[Work request]
Print, from the listing below, the lines starting at the line containing "clk_pin_slew_worst_paths_ns: 0.06" and ending at the line containing "grt_usage: 0.208", exactly as they stand, and print nothing else.

────────────────────────────────────────

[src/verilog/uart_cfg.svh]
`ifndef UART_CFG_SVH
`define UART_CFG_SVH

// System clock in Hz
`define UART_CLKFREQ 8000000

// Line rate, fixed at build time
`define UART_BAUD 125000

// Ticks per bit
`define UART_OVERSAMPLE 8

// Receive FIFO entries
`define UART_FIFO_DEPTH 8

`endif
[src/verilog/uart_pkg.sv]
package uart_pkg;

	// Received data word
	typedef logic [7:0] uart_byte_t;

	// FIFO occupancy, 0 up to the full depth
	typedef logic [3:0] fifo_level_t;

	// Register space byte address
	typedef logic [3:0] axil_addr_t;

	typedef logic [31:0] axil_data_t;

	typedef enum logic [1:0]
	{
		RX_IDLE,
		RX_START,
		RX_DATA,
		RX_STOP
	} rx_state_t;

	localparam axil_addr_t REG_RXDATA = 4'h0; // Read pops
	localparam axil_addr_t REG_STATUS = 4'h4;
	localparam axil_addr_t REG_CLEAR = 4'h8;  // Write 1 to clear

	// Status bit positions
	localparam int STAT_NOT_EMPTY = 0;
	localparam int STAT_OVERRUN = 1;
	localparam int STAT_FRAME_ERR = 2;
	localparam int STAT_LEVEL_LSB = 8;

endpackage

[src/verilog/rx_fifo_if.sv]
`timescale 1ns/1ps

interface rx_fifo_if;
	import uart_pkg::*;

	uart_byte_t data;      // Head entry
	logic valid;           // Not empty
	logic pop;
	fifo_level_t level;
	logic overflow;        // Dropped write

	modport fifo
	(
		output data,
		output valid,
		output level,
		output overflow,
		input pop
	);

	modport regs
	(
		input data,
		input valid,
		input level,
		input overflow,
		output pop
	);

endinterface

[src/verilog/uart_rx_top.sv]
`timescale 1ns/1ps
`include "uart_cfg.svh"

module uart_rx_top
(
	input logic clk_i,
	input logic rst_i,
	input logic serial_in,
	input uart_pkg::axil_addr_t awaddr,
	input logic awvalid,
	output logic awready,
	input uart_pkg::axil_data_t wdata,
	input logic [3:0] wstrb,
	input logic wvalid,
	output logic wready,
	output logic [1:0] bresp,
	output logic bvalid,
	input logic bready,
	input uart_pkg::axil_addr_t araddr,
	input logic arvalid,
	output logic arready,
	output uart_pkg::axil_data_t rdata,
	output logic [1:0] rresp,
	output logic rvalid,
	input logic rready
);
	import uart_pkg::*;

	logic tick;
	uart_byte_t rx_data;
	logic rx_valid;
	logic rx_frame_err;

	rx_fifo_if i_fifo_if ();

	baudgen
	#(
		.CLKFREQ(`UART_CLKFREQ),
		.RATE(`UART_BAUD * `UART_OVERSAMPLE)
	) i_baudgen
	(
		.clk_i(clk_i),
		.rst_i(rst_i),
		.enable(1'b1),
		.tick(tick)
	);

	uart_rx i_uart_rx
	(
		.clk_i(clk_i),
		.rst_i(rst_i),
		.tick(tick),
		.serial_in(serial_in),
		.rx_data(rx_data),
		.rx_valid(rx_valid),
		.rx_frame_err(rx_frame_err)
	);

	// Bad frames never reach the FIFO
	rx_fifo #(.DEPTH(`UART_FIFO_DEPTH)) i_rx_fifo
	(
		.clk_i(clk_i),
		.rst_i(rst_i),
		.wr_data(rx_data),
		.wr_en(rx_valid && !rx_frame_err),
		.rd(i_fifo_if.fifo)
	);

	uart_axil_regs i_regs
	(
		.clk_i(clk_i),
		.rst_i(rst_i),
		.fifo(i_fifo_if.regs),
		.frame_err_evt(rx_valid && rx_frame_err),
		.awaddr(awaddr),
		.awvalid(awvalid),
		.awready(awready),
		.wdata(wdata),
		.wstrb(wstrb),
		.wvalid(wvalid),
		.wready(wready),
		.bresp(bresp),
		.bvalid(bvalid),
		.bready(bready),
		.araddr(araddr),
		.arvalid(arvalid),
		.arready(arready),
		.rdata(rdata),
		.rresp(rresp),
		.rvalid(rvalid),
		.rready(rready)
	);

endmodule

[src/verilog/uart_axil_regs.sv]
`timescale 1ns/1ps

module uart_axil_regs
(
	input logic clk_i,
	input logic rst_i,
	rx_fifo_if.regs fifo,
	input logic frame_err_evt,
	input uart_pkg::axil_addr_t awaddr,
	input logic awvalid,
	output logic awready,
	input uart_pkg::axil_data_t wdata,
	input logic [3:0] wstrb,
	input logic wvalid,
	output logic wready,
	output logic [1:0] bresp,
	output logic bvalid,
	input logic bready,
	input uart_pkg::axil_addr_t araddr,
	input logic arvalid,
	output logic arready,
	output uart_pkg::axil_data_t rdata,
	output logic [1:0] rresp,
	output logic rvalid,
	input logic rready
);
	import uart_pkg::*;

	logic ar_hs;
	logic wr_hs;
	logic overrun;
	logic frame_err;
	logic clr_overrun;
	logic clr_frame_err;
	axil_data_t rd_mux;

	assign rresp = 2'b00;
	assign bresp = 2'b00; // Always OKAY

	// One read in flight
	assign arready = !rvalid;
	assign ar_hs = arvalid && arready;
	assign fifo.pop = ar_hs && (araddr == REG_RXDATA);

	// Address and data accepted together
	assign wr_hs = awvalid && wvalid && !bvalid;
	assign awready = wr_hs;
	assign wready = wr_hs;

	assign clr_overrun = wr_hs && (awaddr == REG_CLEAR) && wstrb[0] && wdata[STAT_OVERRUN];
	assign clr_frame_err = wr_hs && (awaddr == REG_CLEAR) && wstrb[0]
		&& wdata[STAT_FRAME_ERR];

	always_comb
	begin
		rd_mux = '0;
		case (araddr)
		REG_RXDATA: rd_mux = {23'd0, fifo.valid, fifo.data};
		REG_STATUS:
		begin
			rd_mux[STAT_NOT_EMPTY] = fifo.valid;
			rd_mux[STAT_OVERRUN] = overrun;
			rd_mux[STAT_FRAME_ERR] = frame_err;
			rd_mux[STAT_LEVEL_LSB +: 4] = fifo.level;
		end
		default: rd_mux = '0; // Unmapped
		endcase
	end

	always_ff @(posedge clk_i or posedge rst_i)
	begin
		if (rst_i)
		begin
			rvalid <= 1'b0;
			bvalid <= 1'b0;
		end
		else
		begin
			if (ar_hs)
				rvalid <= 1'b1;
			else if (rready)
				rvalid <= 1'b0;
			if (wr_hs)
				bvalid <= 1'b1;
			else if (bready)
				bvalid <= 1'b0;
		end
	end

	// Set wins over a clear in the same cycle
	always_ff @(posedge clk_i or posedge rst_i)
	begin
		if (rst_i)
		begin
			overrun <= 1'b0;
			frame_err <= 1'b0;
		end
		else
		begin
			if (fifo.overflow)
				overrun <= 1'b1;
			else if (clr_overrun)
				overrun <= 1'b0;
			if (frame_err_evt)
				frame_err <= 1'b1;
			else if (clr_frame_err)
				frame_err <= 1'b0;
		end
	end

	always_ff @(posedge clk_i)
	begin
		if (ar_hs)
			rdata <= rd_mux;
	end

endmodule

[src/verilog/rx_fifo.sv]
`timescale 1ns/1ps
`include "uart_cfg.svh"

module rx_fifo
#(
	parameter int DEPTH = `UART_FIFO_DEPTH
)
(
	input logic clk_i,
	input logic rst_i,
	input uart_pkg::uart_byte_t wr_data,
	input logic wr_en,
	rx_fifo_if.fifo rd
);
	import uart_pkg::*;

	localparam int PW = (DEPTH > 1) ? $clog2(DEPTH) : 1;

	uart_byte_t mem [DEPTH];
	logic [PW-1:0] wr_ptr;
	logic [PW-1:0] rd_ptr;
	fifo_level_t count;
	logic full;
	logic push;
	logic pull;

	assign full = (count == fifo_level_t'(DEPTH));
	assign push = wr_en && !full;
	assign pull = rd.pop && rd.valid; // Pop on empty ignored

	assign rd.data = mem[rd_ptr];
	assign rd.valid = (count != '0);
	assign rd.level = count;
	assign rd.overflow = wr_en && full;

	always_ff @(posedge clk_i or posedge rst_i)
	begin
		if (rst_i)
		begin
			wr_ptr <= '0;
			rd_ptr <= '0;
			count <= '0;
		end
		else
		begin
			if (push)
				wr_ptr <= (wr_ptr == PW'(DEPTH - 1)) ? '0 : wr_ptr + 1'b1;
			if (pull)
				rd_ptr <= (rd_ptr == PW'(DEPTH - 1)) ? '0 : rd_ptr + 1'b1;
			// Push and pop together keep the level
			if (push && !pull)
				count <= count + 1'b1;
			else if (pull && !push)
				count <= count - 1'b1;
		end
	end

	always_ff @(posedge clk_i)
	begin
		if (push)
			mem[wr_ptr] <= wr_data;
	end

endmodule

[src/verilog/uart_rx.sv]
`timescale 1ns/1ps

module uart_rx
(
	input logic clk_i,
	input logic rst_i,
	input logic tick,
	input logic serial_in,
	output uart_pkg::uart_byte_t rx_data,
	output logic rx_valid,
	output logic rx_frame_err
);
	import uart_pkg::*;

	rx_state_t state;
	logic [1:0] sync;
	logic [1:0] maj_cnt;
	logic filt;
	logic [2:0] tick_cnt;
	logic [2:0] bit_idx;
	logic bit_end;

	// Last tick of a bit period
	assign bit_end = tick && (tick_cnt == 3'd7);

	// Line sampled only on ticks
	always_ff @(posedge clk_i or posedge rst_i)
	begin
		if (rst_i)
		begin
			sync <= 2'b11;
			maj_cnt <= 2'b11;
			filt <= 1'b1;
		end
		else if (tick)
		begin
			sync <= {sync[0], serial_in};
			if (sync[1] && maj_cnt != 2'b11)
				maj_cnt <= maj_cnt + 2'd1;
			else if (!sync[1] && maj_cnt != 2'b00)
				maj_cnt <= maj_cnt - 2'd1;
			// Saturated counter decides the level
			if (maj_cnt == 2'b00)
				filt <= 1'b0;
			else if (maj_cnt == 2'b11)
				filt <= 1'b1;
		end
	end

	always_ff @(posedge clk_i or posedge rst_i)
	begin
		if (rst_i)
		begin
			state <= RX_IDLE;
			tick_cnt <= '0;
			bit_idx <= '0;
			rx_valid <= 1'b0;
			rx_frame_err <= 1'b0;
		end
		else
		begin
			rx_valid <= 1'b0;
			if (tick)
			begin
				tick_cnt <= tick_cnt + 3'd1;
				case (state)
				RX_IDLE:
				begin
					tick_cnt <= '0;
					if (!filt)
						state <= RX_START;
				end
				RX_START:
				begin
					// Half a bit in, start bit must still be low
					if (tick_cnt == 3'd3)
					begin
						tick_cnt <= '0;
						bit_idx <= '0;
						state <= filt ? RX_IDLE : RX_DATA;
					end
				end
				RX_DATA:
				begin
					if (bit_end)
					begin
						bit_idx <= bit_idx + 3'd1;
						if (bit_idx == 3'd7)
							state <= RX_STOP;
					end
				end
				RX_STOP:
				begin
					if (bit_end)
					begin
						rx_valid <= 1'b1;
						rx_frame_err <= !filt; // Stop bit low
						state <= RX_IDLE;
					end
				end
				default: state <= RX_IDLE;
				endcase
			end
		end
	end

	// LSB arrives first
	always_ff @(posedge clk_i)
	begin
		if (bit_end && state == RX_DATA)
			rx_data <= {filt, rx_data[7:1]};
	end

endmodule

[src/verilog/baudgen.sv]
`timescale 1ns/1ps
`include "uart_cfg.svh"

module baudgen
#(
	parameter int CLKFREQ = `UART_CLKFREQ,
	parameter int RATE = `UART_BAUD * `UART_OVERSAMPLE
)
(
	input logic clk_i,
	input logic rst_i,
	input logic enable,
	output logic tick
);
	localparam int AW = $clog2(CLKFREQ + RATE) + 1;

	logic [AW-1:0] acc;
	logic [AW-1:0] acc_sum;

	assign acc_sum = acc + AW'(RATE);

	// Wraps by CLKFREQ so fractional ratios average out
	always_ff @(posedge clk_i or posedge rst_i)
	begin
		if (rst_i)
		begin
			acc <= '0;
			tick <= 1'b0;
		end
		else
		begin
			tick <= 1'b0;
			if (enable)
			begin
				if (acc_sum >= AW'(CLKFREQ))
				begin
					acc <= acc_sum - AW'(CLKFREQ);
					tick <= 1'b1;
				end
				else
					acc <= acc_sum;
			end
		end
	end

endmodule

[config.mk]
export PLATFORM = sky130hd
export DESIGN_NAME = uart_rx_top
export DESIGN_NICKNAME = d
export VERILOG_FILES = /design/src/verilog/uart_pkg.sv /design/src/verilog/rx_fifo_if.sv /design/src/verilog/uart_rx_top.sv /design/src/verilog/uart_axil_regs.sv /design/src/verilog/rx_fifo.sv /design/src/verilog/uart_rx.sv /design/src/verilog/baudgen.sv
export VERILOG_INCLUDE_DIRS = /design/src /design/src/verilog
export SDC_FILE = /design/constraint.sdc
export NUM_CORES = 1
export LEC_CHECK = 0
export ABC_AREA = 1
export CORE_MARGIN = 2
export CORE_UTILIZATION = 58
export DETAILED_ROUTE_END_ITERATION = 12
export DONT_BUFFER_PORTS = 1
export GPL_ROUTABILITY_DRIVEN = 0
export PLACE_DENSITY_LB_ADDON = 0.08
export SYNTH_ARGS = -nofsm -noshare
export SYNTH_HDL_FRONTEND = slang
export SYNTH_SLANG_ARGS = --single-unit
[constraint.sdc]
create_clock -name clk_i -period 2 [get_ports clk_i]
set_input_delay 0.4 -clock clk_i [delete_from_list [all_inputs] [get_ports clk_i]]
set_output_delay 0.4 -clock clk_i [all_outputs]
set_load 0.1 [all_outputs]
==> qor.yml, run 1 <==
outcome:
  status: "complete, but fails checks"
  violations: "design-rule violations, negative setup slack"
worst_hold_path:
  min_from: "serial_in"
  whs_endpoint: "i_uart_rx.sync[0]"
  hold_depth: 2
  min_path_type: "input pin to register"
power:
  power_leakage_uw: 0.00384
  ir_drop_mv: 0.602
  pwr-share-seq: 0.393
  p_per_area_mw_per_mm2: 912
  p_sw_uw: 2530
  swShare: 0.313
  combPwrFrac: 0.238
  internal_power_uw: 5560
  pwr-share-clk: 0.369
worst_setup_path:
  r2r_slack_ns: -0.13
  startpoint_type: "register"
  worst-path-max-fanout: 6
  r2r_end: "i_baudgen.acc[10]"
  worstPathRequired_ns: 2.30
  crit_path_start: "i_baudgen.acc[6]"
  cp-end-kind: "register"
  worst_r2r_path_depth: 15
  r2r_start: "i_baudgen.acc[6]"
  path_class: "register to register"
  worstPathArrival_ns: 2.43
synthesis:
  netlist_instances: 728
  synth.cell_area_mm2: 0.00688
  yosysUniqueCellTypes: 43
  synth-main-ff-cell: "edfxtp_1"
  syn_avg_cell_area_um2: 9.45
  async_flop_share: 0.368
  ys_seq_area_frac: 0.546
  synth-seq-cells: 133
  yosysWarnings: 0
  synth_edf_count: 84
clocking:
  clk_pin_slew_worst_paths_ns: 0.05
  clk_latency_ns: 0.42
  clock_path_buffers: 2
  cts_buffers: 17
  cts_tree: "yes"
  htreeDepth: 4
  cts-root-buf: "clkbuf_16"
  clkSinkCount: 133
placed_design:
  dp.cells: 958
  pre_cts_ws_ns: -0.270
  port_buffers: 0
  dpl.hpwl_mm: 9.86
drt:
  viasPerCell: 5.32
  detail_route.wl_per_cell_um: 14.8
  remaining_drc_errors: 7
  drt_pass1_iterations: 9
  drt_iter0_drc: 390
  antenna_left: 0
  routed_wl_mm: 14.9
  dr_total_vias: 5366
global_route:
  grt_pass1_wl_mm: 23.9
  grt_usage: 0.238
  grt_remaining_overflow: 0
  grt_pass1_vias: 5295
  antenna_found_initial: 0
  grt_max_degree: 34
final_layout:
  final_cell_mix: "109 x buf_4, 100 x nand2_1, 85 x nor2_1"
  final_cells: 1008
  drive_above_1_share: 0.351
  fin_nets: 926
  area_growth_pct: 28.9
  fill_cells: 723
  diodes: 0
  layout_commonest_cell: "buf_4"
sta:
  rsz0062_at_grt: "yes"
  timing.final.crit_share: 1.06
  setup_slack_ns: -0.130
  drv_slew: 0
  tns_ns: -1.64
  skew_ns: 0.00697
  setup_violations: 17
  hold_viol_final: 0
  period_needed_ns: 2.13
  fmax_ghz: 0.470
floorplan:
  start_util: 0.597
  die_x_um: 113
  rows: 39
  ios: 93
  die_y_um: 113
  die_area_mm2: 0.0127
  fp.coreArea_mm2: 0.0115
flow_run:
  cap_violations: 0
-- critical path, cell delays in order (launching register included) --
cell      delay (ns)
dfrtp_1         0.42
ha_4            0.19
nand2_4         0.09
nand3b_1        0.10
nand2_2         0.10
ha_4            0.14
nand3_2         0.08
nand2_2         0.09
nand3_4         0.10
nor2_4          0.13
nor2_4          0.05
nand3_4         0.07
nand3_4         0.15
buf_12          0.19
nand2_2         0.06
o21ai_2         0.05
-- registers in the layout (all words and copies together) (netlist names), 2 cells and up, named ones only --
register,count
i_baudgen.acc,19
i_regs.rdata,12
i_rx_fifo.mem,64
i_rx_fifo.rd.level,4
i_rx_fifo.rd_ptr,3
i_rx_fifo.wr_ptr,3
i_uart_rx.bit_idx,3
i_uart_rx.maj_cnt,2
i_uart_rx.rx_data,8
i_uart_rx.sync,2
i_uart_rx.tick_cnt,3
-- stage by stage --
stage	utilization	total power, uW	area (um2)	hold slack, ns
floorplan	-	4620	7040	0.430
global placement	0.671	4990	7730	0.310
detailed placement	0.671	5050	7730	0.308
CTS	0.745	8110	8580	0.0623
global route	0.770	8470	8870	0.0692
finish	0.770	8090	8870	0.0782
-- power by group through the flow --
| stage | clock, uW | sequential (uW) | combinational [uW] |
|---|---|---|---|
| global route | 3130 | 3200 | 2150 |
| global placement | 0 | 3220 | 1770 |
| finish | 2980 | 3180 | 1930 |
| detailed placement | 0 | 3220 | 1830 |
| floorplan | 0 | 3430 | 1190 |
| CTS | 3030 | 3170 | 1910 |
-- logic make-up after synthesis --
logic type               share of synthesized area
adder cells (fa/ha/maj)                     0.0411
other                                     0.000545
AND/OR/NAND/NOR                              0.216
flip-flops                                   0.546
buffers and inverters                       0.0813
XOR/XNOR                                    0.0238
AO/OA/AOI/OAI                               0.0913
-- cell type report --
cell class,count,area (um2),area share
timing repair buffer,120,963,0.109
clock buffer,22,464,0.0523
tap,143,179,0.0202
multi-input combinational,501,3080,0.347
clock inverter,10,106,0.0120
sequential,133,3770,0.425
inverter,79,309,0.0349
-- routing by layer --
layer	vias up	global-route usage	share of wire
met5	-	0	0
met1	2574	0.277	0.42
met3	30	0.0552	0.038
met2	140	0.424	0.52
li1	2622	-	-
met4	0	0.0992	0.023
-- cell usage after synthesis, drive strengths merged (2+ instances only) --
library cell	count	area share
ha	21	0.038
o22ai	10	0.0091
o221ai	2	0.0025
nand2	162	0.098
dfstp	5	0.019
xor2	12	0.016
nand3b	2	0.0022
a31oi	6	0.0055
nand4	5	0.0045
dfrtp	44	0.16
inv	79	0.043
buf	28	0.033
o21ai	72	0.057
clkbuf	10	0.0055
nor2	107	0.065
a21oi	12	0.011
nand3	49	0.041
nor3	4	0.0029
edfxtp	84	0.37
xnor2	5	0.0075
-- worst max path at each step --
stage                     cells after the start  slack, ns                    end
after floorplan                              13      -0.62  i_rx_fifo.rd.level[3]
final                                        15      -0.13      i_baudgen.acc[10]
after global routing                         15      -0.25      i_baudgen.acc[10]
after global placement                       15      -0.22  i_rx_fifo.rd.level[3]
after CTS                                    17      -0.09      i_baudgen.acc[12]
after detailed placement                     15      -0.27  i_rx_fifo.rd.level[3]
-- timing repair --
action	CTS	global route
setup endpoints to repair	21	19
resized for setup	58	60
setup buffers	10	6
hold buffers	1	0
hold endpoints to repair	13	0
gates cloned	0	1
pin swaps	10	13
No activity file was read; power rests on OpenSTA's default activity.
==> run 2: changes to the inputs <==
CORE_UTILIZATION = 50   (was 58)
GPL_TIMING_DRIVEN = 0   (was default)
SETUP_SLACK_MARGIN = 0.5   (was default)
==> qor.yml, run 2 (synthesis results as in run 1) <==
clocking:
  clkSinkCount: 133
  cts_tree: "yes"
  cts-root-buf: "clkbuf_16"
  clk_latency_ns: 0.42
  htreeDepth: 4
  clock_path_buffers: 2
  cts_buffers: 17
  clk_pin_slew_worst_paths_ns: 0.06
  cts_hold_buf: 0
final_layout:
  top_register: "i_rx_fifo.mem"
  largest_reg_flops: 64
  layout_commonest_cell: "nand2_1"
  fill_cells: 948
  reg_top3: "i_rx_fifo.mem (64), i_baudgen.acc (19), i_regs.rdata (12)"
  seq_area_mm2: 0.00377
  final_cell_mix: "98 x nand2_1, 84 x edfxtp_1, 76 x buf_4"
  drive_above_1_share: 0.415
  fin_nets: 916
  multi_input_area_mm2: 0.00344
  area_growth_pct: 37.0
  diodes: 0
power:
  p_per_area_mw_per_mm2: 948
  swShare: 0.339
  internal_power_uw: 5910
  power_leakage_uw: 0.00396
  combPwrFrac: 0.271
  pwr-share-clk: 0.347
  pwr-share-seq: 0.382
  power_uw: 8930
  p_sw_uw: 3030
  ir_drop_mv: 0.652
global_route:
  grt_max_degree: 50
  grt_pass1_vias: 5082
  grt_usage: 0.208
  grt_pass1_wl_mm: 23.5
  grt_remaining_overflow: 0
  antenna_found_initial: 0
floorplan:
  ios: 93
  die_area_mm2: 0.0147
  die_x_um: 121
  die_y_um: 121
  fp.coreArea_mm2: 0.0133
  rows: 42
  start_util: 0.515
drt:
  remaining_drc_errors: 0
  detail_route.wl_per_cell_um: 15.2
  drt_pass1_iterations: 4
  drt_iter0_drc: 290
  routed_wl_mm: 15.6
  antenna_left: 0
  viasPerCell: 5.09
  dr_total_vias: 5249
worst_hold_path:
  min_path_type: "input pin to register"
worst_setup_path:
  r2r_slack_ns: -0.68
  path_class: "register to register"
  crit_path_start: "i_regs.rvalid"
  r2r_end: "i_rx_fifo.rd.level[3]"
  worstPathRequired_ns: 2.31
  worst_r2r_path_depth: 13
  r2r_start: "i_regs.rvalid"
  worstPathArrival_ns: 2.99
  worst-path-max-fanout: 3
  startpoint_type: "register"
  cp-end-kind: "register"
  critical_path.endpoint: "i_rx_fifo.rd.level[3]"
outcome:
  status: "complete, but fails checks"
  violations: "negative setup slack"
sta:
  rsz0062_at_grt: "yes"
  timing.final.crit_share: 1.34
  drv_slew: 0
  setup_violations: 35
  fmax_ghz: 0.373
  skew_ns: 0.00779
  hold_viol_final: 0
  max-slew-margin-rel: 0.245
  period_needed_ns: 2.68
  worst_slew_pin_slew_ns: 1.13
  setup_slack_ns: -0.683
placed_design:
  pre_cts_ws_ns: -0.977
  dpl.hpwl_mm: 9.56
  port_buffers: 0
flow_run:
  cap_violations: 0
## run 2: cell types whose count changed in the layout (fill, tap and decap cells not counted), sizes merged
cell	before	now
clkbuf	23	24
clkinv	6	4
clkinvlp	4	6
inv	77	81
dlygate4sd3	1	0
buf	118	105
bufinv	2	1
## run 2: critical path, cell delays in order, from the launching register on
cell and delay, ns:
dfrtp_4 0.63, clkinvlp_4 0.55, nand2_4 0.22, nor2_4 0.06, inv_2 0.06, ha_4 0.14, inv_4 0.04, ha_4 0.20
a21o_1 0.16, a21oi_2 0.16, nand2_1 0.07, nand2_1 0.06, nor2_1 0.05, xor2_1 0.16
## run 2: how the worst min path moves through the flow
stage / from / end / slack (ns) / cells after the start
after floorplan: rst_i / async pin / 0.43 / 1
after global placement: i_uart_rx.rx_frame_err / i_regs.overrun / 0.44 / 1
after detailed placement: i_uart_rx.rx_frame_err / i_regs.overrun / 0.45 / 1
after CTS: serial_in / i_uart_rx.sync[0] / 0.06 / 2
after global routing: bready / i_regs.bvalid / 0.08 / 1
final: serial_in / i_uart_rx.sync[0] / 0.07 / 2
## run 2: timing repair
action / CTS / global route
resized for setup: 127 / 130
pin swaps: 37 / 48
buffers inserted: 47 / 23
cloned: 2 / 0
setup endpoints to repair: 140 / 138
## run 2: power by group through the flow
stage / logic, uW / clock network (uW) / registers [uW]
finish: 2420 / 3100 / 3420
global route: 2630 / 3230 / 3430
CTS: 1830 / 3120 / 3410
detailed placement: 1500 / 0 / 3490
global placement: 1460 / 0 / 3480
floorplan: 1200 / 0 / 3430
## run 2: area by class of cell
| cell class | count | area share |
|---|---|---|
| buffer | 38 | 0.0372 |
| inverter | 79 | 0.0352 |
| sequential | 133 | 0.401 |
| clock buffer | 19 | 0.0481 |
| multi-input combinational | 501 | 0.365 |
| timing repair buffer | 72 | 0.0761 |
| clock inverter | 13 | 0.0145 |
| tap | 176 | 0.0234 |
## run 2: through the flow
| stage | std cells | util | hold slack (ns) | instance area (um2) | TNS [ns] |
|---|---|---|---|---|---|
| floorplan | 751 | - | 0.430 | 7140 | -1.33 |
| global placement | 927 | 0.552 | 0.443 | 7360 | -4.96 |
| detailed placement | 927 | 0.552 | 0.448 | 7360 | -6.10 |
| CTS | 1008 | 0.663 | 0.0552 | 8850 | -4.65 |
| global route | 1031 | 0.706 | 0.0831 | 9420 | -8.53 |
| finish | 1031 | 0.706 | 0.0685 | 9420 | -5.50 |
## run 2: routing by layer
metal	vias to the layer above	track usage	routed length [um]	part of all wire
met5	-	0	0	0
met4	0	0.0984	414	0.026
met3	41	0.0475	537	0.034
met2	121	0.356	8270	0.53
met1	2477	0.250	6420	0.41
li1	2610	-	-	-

────────────────────────────────────────

[Finished task]
  clk_pin_slew_worst_paths_ns: 0.06
  cts_hold_buf: 0
final_layout:
  top_register: "i_rx_fifo.mem"
  largest_reg_flops: 64
  layout_commonest_cell: "nand2_1"
  fill_cells: 948
  reg_top3: "i_rx_fifo.mem (64), i_baudgen.acc (19), i_regs.rdata (12)"
  seq_area_mm2: 0.00377
  final_cell_mix: "98 x nand2_1, 84 x edfxtp_1, 76 x buf_4"
  drive_above_1_share: 0.415
  fin_nets: 916
  multi_input_area_mm2: 0.00344
  area_growth_pct: 37.0
  diodes: 0
power:
  p_per_area_mw_per_mm2: 948
  swShare: 0.339
  internal_power_uw: 5910
  power_leakage_uw: 0.00396
  combPwrFrac: 0.271
  pwr-share-clk: 0.347
  pwr-share-seq: 0.382
  power_uw: 8930
  p_sw_uw: 3030
  ir_drop_mv: 0.652
global_route:
  grt_max_degree: 50
  grt_pass1_vias: 5082
  grt_usage: 0.208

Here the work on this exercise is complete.